There is also a softer more human layer: the fear of being locked out. The European economy is breaking up into competing groups. On one side are Rafale and the Franco-German-Spanish FCAS, and on the other is Britain’s GCAP. Now Turkey is trying to get in with Kaan.

That’s confusing for smaller states. Which standard do you put your money on? Who will still back your jets in 2050? Turkey is quietly offering a third option a fighter that works with NATO and has fewer political ties than a French jet. It might also be cheaper to support than a full-fat Anglo-Japanese machine.

If that works, it will change not only Ankara’s status, but also the way mid-tier countries think about buying defence in general.

Tech

Designing a new type of engine together, with Turkish factories making more and more important parts.

Industry

Thousands of skilled jobs will be created in Turkey, from materials science to software and maintenance.

Politics around the world

A small change in power, where Ankara can give partners a fighter jet without having to get permission from Paris or Washington first.

Rivalry

France needs to ease up on its strict rules about tech if it wants to stay relevant in a buyer’s market that is getting tougher.

A new map of power made up of turbine blades and contracts for export

The Kaan story isn’t really about the flag that is on the engine’s nameplate. It’s about a middle power that doesn’t want to stay in the middle.

Turkey has seen France sell Rafales to Greece, India, Egypt, and other countries, turning fighter jets into megaphones for foreign policy. With Kaan, Ankara wants its own loudhailer built on its land, tuned to its needs, and accountable to its voters.

That’s why the choice of engine is so important: whoever signs on gets a front-row seat to Turkey’s next thirty years of ambition and a way to get into markets that are sick of hearing take it or leave it.

We’ve all been there: the moment you decide you’d rather own your tools than keep borrowing them with strings attached. States feel something similar, but their contracts have more zeroes and their tail fins have more flags.

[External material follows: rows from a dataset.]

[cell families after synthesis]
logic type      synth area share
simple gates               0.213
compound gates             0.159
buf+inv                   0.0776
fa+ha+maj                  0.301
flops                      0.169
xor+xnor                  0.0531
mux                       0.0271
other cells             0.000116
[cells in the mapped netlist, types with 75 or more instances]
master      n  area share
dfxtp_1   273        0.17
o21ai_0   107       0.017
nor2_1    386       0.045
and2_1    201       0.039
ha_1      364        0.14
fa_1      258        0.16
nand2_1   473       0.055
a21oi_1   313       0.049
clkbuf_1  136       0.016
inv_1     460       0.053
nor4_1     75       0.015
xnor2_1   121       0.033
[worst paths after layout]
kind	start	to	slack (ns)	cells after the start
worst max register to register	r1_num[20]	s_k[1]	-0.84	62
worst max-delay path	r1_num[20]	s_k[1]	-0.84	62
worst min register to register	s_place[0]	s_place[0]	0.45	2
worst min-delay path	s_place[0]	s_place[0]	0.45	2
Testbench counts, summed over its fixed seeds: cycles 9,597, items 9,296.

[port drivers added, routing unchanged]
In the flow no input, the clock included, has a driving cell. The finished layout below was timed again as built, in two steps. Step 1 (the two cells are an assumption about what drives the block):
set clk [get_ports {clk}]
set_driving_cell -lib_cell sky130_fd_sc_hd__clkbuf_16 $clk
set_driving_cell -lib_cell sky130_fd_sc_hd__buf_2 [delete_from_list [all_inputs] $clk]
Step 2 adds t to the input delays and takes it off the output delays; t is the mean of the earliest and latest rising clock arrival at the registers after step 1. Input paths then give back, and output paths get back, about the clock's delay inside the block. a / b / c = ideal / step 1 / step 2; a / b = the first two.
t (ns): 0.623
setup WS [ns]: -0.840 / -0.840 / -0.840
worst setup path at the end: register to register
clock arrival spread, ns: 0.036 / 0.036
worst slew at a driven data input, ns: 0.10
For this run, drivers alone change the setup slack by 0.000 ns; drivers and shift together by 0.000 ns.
This design comes from an exercise in tuning for small area, a short achievable clock period and few clock cycles on the open sky130 flow, not from production work. Where RTL was checked, it was by simulation tests only, not by an equivalence proof against the original. No activity file was given, so power comes from the tool's default toggle rates.

==> inputs of raven <==
Design unsigned_division_magic_number_core, start of the top module:
module unsigned_division_magic_number_core
(
  input  wire logic               clk_i,
  input  wire logic               rst_ni,
  input  wire logic               in_valid_i,
  output      logic               in_ready_o,
  input  wire logic [WORD_W-1:0]  in_divisor_i,
  output      logic               out_valid_o,
  input  wire logic               out_ready_i,
  output      logic [WORD_W-1:0]  out_magic_o,
  output      logic               out_add_needed_o,
  output      logic [SHIFT_W-1:0] out_shift_o,
  output      logic               out_is_power_of_two_o,
  output      logic               out_invalid_o
);
==> module unsigned_division_magic_number_core, before the edit <==
module unsigned_division_magic_number_core
(
  input  wire logic               clk_i,
  input  wire logic               rst_ni,
  input  wire logic               in_valid_i,
  output      logic               in_ready_o,
  input  wire logic [WORD_W-1:0]  in_divisor_i,
  output      logic               out_valid_o,
  input  wire logic               out_ready_i,
  output      logic [WORD_W-1:0]  out_magic_o,
  output      logic               out_add_needed_o,
  output      logic [SHIFT_W-1:0] out_shift_o,
  output      logic               out_is_power_of_two_o,
  output      logic               out_invalid_o
);
  logic st_idle_q, st_init_q, st_runa_q, st_runb_q, st_done_q, st_donef_q;
  logic [31:0] d_q;       
  logic [31:0] u_q;       
  logic [33:0] q2_q;      
  logic [5:0]  t_q;       
  logic [6:0]  k_q;       
  logic [31:0] nc_q;      
  logic [31:0] r1_q;      
  logic [30:0] q1_q;      
  logic        pow2_q;
  logic        inv_q;
  logic        start_in, start;
  logic [31:0] src;
  logic [31:0] sm;         
  logic [31:0] u_init;     
  logic [31:0] r_init;     
  logic [4:0]  msb;
  assign start_in = in_valid_i & (st_idle_q | (st_done_q & out_ready_i));
  assign start    = start_in | st_init_q;
  assign src      = st_init_q ? d_q : in_divisor_i;
  always_comb begin
    sm = src;
    for (int s = 1; s < 32; s = s * 2) begin
      for (int i = 0; i < 32; i++) begin
        if (i + s < 32) sm[i] = sm[i] | sm[i+s];
      end
    end
  end
  assign u_init = src & {1'b0, sm[31:1]};
  assign r_init = src & ~{1'b0, sm[31:1]};
  always_comb begin
    msb = '0;
    for (int i = 1; i < 32; i++) if (src[i]) msb = 5'(i);
  end
  logic [31:0] t_any, t_sev;
  logic        s_small, s_pow2, s_spec;
  always_comb begin
    t_any = d_q;
    t_sev = '0;
    for (int w = 16; w >= 1; w = w / 2) begin
      for (int i = 0; i < w; i++) begin
        t_sev[i] = t_sev[2*i] | t_sev[2*i+1] | (t_any[2*i] & t_any[2*i+1]);
        t_any[i] = t_any[2*i] | t_any[2*i+1];
      end
    end
  end
  assign s_small = (d_q[31:1] == '0);
  assign s_pow2  = ~t_sev[0];
  assign s_spec  = s_small | s_pow2;
  logic spec;
  assign spec = (d_q == 32'h8000_0001);
  logic [33:0] du;         
  logic        b;          
  logic [31:0] u_step;
  logic [33:0] d1;         
  logic        b1;
  logic [31:0] r1_step;
  logic        lt_hi, eq_hi, lt, eq, cont;
  logic        last_a;
  logic        shift_q2;
  assign du     = {1'b0, u_q, 1'b0} - {2'b00, d_q};
  assign b      = du[33];
  assign u_step = b ? {u_q[30:0], 1'b0} : du[31:0];
  assign d1      = {1'b0, r1_q, 1'b0} - {2'b00, nc_q};
  assign b1      = ~d1[33];
  assign r1_step = b1 ? d1[31:0] : {r1_q[30:0], 1'b0};
  assign lt_hi = (q1_q < u_q[31:1]);
  assign eq_hi = (q1_q == u_q[31:1]);
  assign lt    = lt_hi | (eq_hi & ~b1 & u_q[0]);
  assign eq    = eq_hi & (b1 == u_q[0]);
  assign cont  = (k_q < 7'd63) & (lt | (eq & spec));
  assign last_a = st_runa_q & (k_q == 7'd31);
  assign shift_q2 = st_runa_q | st_runb_q;
  always_ff @(posedge clk_i or negedge rst_ni) begin
    if (!rst_ni) begin
      st_idle_q  <= 1'b1;
      st_init_q  <= 1'b0;
      st_runa_q  <= 1'b0;
      st_runb_q  <= 1'b0;
      st_done_q  <= 1'b0;
      st_donef_q <= 1'b0;
    end else begin
      st_idle_q  <= (st_idle_q & ~in_valid_i) | (st_done_q & out_ready_i & ~in_valid_i);
      st_init_q  <= st_donef_q & out_ready_i;
      st_runa_q  <= start | (st_runa_q & (k_q != 7'd31) & ~s_spec);
      st_runb_q  <= (last_a & ~s_spec) | (st_runb_q & cont);
      st_done_q  <= (st_runa_q & s_spec) | (st_runb_q & ~cont) | (st_done_q & ~out_ready_i & ~in_valid_i);
      st_donef_q <= (st_done_q & ~out_ready_i & in_valid_i) | (st_donef_q & ~out_ready_i);
    end
  end
  always_ff @(posedge clk_i) begin
    if (st_idle_q || st_done_q) d_q <= in_divisor_i;
    if (start) u_q <= u_init;
    else       u_q <= u_step;
    if (start)         q2_q <= '0;
    else if (shift_q2) q2_q <= {q2_q[32:0], b};
    if (start)          t_q <= 6'd1;
    else if (st_runa_q && s_spec) t_q <= 6'd0;
    else if (shift_q2)  t_q <= q2_q[0] ? t_q + 6'd1 : 6'd1;
    if (start) begin
      k_q <= {2'b00, msb};
    end else if ((st_runa_q && k_q != 7'd31 && !s_spec) || st_runb_q) begin
      k_q <= k_q + 7'd1;
    end
    if (start)       nc_q <= src;
    else if (last_a) nc_q <= ~r1_step;
    if (start)       r1_q <= r_init;
    else if (last_a) r1_q <= {~spec, 31'd0};
    else             r1_q <= r1_step;
    if (last_a) q1_q <= {30'd0, spec};
    else        q1_q <= {q1_q[29:0], b1};
    if (st_runa_q) begin
      inv_q  <= s_small;
      pow2_q <= ~s_small & s_pow2;
    end
  end
  assign in_ready_o            = st_idle_q | st_done_q;
  assign out_valid_o           = st_done_q | st_donef_q;
  logic [31:0] flip;
  always_comb begin
    for (int i = 0; i < 32; i++) flip[i] = (t_q > 6'(i));
  end
  assign out_magic_o           = q2_q[32:1] ^ flip;
  assign out_add_needed_o      = q2_q[33] | (t_q > 6'd32);
  assign out_shift_o           = {k_q[6], k_q[4:0]};
  assign out_is_power_of_two_o = pow2_q;
  assign out_invalid_o         = inv_q;
endmodule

France now has a partner who acts more like a rival, and Britain sees a chance to get more involved in the future of NATO air power. As tests go on and talks go on late into the night, the Kaan prototype goes out for another taxi run, its temporary engines screaming on the runway.

In the noise and heat, the outlines of tomorrow’s alliances are already starting to show up. They are faint and not finished, but they are impossible to ignore.

Key point Detail Value for the reader
Turkey’s choice of engine Change from being a buyer to a co-developer of next-generation fighter technology Helps explain why this story is important to more than just the military
France vs UK dynamic Safran’s proven Rafale engine offer vs. co-development backed by Rolls-Royce Makes clear the real competition behind diplomatic statements
Effect on buyers in the future Kaan as a possible third choice for states that can’t decide between Rafale and US jets Shows how this choice could change the balance of power in the region.